Problem statement ->
The response should consist of the records, reproduced exactly.

Collected data
————————

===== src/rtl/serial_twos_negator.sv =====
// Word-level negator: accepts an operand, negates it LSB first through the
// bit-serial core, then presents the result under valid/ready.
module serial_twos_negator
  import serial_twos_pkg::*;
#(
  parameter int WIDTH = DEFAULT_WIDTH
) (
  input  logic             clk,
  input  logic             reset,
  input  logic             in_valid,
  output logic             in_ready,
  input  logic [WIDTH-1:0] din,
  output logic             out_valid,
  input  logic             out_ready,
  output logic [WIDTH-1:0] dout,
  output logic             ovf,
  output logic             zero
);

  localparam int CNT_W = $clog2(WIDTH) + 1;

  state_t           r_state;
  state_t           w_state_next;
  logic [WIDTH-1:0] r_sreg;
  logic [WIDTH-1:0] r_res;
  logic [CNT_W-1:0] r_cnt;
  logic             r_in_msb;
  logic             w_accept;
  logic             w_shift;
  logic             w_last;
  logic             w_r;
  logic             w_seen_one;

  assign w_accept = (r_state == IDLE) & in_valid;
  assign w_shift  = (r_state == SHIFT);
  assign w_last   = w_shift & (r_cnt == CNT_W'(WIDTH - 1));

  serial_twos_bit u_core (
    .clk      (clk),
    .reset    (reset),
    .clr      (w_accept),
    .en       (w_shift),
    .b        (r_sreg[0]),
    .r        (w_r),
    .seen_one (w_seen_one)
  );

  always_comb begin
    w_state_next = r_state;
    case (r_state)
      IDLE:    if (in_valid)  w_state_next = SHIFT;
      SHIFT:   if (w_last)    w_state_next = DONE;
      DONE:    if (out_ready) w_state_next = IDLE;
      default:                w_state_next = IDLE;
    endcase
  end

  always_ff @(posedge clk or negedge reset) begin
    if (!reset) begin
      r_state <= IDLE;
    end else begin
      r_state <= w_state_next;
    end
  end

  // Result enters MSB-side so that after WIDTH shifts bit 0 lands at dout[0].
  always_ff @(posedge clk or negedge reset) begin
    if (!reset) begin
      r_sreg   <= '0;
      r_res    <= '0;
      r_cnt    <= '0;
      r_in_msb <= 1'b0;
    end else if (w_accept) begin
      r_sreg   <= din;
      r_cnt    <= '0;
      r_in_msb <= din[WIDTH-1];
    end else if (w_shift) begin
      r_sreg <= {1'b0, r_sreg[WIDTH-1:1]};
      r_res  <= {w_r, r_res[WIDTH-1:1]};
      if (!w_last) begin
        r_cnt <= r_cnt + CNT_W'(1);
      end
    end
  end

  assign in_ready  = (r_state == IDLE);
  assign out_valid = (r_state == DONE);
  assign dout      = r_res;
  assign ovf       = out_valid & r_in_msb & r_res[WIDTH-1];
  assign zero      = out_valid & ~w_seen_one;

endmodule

————————

Solution for this task ->
===== src/rtl/serial_twos_negator.sv =====
// Word-level negator: accepts an operand, negates it LSB first through the
// bit-serial core, then presents the result under valid/ready.
module serial_twos_negator
  import serial_twos_pkg::*;
#(
  parameter int WIDTH = DEFAULT_WIDTH
) (
  input  logic             clk,
  input  logic             reset,
  input  logic             in_valid,
  output logic             in_ready,
  input  logic [WIDTH-1:0] din,
  output logic             out_valid,
  input  logic             out_ready,
  output logic [WIDTH-1:0] dout,
  output logic             ovf,
  output logic             zero
);

  localparam int CNT_W = $clog2(WIDTH) + 1;

  state_t           r_state;
  state_t           w_state_next;
  logic [WIDTH-1:0] r_sreg;
  logic [WIDTH-1:0] r_res;
  logic [CNT_W-1:0] r_cnt;
  logic             r_in_msb;
  logic             w_accept;
  logic             w_shift;
  logic             w_last;
  logic             w_r;
  logic             w_seen_one;

  assign w_accept = (r_state == IDLE) & in_valid;
  assign w_shift  = (r_state == SHIFT);
  assign w_last   = w_shift & (r_cnt == CNT_W'(WIDTH - 1));

  serial_twos_bit u_core (
    .clk      (clk),
    .reset    (reset),
    .clr      (w_accept),
    .en       (w_shift),
    .b        (r_sreg[0]),
    .r        (w_r),
    .seen_one (w_seen_one)
  );

  always_comb begin
    w_state_next = r_state;
    case (r_state)
      IDLE:    if (in_valid)  w_state_next = SHIFT;
      SHIFT:   if (w_last)    w_state_next = DONE;
      DONE:    if (out_ready) w_state_next = IDLE;
      default:                w_state_next = IDLE;
    endcase
  end

  always_ff @(posedge clk or negedge reset) begin
    if (!reset) begin
      r_state <= IDLE;
    end else begin
      r_state <= w_state_next;
    end
  end

  // Result enters MSB-side so that after WIDTH shifts bit 0 lands at dout[0].
  always_ff @(posedge clk or negedge reset) begin
    if (!reset) begin
      r_sreg   <= '0;
      r_res    <= '0;
      r_cnt    <= '0;
      r_in_msb <= 1'b0;
    end else if (w_accept) begin
      r_sreg   <= din;
      r_cnt    <= '0;
      r_in_msb <= din[WIDTH-1];
    end else if (w_shift) begin
      r_sreg <= {1'b0, r_sreg[WIDTH-1:1]};
      r_res  <= {w_r, r_res[WIDTH-1:1]};
      if (!w_last) begin
        r_cnt <= r_cnt + CNT_W'(1);
      end
    end
  end

  assign in_ready  = (r_state == IDLE);
  assign out_valid = (r_state == DONE);
  assign dout      = r_res;
  assign ovf       = out_valid & r_in_msb & r_res[WIDTH-1];
  assign zero      = out_valid & ~w_seen_one;

endmodule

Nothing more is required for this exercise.